------ Exercise data
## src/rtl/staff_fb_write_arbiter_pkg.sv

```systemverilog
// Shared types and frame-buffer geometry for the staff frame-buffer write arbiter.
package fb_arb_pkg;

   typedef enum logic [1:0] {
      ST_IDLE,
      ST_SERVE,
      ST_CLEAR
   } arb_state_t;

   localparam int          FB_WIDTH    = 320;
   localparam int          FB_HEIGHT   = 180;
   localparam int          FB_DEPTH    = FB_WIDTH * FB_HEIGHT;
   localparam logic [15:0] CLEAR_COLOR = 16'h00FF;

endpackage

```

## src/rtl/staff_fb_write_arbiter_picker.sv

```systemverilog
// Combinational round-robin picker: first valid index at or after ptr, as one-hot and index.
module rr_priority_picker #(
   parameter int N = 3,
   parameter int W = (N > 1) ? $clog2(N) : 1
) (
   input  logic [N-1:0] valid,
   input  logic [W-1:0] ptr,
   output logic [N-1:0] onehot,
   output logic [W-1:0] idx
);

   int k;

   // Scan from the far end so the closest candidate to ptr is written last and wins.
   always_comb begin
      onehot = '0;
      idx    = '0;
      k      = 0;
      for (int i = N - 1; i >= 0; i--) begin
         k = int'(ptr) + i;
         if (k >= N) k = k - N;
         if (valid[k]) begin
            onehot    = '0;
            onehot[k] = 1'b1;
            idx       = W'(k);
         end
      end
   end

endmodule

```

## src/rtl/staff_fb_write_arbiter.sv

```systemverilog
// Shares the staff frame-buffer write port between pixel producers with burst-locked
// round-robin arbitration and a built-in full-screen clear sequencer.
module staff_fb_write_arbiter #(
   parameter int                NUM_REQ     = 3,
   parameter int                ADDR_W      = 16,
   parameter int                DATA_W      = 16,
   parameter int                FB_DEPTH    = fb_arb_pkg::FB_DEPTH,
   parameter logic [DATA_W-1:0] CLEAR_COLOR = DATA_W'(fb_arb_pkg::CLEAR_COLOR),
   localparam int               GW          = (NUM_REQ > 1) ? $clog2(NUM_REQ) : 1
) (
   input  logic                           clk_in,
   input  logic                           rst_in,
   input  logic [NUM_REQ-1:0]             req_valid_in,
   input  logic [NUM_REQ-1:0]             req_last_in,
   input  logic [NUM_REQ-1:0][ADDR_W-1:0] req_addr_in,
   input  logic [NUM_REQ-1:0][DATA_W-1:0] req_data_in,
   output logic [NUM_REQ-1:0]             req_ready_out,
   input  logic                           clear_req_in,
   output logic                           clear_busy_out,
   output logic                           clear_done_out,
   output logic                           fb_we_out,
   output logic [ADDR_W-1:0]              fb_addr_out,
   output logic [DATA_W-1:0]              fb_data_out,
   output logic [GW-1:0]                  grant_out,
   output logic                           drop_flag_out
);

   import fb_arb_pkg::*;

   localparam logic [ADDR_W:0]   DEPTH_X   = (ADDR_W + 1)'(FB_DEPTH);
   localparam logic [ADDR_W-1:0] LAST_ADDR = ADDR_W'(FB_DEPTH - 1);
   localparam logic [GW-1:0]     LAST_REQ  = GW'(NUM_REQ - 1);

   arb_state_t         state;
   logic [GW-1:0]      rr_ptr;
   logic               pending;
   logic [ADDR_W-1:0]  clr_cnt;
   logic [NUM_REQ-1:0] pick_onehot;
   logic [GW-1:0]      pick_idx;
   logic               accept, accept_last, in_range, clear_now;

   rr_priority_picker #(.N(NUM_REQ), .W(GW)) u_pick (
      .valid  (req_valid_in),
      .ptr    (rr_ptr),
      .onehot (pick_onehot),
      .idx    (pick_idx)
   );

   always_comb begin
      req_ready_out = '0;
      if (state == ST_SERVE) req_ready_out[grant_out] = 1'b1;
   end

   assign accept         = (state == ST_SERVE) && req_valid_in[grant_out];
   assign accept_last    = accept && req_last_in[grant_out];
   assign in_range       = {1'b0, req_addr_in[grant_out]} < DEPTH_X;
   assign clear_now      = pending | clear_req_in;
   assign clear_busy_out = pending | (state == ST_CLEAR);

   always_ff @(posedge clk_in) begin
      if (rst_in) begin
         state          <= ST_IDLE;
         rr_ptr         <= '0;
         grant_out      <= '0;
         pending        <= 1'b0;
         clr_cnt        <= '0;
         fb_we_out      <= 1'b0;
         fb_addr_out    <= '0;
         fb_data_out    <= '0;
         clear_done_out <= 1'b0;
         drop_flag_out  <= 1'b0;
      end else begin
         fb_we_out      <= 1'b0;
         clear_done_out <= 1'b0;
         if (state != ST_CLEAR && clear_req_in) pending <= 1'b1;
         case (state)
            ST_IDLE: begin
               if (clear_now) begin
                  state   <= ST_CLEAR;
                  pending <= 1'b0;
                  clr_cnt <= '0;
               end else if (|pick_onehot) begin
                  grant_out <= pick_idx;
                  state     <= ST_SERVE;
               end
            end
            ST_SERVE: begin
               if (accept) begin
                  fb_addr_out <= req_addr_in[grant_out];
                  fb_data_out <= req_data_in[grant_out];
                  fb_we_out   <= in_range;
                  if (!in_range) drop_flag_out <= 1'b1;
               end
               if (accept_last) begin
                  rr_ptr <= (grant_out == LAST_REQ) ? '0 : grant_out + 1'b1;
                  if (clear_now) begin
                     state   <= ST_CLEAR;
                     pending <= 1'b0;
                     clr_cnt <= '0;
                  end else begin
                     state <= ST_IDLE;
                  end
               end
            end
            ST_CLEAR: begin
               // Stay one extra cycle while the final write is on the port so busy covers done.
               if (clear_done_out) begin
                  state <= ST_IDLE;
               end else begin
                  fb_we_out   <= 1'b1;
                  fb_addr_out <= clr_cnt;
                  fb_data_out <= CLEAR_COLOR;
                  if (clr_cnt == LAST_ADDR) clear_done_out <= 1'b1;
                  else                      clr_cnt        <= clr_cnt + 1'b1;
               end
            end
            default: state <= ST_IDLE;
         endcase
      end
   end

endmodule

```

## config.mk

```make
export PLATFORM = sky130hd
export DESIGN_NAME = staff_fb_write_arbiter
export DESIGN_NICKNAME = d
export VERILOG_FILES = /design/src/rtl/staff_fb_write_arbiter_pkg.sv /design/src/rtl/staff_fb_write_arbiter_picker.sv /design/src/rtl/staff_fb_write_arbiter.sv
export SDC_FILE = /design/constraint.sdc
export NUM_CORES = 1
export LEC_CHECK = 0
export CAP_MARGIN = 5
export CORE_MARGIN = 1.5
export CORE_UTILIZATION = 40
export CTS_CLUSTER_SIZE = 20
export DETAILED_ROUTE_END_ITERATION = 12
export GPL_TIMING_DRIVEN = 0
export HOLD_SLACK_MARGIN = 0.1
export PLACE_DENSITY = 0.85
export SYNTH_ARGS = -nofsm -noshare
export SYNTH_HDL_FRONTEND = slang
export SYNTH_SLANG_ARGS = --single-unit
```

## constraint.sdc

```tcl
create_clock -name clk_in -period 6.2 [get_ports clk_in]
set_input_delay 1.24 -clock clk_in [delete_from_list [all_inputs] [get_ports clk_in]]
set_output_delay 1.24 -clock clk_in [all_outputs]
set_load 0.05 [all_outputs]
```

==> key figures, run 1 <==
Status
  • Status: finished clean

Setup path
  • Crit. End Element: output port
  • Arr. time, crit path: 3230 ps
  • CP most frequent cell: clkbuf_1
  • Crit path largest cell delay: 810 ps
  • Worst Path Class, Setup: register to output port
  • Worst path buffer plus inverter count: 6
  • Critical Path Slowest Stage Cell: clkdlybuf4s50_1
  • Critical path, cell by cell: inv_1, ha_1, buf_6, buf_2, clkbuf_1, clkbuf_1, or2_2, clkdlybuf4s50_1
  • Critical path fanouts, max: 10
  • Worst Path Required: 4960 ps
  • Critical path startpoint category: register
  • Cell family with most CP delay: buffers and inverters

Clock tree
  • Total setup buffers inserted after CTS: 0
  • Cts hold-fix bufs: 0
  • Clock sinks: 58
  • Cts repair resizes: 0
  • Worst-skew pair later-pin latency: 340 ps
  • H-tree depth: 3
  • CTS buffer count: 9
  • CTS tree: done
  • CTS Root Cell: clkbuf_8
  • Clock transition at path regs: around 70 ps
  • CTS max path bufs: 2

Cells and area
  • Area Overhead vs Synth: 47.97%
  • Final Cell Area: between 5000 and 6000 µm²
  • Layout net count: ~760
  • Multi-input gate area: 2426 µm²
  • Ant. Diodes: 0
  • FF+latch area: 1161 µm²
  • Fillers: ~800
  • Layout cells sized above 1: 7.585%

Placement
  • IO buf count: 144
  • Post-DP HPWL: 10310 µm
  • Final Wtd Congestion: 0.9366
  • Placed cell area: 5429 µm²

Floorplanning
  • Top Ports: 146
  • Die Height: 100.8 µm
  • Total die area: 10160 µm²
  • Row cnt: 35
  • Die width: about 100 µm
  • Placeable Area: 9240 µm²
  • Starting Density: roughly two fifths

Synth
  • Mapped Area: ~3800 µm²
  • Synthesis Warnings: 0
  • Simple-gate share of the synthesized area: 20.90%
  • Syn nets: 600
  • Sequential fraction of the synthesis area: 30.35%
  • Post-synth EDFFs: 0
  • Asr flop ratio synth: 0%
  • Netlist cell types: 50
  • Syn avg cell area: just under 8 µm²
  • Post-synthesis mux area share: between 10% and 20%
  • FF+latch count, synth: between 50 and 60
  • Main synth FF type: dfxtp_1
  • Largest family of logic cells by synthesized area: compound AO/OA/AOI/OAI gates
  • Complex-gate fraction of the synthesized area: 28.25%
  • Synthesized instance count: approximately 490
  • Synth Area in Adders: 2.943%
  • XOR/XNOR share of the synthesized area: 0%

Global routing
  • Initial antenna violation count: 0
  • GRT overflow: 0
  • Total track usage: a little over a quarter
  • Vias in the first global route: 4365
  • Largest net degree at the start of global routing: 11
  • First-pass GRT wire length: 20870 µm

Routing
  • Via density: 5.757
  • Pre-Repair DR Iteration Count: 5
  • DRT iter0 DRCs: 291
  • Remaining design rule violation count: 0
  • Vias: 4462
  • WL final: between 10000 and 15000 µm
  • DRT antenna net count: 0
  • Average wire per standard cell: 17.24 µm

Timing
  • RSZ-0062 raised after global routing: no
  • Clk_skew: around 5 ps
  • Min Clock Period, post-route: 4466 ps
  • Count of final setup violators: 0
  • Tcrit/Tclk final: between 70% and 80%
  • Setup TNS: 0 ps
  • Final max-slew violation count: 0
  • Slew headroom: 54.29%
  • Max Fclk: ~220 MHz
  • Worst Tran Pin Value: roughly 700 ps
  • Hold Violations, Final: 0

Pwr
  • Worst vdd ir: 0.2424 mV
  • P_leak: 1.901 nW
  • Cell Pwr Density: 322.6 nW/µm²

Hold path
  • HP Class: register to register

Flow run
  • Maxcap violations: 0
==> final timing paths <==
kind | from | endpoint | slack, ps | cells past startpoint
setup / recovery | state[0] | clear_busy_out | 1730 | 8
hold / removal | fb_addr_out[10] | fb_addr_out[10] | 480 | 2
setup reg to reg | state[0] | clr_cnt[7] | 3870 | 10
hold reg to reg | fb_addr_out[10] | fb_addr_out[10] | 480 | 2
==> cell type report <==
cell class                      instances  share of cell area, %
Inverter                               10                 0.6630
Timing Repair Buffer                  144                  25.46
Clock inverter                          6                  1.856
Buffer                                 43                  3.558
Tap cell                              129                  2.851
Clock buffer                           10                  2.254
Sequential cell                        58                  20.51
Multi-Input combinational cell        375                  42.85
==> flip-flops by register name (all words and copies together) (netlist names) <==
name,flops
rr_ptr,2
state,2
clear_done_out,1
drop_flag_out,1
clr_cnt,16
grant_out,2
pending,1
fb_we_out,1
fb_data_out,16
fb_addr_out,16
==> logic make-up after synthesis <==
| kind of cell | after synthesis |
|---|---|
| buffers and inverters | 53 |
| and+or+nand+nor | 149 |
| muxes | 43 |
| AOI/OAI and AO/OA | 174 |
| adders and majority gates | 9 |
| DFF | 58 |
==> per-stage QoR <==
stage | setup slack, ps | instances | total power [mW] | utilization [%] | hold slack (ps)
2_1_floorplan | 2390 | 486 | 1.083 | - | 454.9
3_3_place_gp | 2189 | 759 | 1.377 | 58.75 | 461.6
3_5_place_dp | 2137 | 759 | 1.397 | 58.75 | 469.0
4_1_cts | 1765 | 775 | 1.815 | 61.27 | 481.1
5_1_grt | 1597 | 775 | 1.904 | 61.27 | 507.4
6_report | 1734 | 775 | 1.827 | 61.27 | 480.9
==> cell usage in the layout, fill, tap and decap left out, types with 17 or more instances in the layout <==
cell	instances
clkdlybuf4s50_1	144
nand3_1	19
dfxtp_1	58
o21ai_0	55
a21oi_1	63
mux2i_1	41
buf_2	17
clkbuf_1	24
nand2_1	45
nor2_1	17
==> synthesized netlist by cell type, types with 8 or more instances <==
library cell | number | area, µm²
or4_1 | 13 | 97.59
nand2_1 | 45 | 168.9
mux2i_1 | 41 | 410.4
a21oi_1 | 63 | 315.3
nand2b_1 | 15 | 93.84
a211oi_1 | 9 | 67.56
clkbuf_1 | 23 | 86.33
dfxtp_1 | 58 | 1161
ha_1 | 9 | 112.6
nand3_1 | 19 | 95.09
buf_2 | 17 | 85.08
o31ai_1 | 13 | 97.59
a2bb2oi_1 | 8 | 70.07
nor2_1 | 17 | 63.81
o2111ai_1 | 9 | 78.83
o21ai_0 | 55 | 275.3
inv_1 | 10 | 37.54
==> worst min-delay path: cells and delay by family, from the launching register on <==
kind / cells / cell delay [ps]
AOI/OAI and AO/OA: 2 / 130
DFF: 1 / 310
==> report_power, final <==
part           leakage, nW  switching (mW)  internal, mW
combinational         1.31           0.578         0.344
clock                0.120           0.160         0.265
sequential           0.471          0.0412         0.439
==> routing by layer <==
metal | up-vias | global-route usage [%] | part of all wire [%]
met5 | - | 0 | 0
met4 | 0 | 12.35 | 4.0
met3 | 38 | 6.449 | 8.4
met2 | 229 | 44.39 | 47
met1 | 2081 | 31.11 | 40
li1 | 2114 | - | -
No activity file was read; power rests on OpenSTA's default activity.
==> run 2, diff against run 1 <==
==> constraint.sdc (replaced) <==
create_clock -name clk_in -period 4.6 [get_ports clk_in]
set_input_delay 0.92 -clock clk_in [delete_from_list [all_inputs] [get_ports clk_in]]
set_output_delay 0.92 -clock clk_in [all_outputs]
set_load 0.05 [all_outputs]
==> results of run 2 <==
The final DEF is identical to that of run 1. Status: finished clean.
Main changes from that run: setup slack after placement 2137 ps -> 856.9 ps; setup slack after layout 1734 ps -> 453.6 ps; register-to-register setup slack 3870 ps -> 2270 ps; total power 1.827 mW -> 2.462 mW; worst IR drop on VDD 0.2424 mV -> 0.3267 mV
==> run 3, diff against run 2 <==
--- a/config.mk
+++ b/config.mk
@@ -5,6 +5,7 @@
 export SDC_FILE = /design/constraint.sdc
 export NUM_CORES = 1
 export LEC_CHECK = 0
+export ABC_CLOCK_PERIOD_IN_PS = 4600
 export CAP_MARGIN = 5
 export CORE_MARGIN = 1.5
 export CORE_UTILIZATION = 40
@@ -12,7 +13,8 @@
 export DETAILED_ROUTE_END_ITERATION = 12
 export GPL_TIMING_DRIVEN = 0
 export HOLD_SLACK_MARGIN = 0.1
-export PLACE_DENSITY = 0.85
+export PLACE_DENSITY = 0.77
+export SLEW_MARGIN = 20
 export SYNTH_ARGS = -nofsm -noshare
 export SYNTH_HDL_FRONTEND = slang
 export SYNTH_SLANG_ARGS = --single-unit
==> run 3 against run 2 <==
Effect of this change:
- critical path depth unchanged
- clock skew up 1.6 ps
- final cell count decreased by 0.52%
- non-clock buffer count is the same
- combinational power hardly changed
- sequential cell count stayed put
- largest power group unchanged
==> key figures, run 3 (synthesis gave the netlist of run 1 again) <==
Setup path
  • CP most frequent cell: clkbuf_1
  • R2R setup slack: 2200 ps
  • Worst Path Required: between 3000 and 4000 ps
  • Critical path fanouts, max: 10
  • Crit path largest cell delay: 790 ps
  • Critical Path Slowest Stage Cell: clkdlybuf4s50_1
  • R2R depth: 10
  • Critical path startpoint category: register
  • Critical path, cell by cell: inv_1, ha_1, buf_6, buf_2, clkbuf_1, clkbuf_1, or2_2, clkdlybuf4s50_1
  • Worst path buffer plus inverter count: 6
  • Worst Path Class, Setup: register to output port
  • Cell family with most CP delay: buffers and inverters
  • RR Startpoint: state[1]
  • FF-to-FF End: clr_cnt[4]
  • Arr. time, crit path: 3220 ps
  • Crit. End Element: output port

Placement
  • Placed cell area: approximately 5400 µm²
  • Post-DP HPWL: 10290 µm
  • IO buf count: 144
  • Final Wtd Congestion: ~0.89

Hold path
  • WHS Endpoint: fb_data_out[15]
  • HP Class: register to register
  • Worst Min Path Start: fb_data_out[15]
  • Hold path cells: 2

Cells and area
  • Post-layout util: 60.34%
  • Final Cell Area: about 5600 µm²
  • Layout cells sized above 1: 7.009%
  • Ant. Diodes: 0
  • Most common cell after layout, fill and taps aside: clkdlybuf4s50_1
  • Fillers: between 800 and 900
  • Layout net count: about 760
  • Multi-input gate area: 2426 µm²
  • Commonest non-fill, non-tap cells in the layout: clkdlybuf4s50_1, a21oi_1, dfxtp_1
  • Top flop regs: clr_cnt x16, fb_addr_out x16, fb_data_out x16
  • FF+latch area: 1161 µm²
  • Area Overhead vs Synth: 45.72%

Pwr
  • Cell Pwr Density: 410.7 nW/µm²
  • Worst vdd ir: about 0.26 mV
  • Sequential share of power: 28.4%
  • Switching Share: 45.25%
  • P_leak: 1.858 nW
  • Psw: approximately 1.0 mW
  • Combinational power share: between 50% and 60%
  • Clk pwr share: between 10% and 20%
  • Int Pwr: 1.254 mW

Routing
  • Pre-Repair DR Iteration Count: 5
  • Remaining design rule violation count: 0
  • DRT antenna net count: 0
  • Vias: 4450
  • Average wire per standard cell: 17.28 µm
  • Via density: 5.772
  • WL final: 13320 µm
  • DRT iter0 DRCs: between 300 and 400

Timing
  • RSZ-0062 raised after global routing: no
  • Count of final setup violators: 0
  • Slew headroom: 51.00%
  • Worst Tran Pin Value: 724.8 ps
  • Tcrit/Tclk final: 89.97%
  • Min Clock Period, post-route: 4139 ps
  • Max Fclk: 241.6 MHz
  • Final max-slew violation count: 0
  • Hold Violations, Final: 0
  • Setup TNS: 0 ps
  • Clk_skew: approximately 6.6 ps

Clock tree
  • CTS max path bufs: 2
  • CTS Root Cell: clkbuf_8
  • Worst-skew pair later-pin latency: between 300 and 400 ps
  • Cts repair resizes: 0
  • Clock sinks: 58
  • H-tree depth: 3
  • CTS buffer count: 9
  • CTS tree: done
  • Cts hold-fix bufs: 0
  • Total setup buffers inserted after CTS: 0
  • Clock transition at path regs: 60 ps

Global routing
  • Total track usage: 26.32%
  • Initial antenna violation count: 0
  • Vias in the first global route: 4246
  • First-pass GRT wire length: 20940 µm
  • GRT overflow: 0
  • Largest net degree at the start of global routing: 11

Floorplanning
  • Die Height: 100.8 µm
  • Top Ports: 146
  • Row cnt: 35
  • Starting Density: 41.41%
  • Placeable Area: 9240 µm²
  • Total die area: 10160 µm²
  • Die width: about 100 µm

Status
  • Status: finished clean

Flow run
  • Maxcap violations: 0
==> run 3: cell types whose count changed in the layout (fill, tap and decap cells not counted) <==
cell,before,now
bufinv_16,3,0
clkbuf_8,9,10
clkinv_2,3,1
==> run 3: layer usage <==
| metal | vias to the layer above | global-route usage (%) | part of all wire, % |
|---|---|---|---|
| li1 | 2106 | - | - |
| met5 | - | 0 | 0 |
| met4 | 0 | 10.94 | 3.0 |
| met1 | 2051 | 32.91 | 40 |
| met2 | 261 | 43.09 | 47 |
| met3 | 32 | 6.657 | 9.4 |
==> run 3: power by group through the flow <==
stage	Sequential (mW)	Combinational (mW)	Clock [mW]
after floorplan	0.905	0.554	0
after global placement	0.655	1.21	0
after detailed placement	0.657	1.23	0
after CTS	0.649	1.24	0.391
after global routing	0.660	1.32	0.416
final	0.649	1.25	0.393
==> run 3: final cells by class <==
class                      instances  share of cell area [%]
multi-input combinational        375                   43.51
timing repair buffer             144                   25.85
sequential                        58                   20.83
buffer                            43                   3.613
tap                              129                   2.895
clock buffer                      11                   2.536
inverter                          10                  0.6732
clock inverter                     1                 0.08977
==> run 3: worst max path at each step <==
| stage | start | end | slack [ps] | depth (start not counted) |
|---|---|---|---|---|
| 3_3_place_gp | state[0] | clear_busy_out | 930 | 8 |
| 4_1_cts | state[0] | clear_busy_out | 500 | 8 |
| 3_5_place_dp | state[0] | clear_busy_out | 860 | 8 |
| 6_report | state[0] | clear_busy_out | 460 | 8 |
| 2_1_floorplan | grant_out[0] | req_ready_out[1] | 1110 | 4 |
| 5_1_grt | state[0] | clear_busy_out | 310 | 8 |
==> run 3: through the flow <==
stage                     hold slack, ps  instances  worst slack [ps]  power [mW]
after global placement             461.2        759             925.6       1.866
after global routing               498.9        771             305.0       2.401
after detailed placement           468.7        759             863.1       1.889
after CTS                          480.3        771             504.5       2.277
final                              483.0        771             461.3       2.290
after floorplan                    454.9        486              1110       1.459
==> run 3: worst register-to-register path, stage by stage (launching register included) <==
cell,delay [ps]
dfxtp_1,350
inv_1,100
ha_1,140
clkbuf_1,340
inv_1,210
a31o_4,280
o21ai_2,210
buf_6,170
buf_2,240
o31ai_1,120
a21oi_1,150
------------
What you have to do:
Among the entries above, how many lines hold the word "around"? Reply with only that number.

Output:
2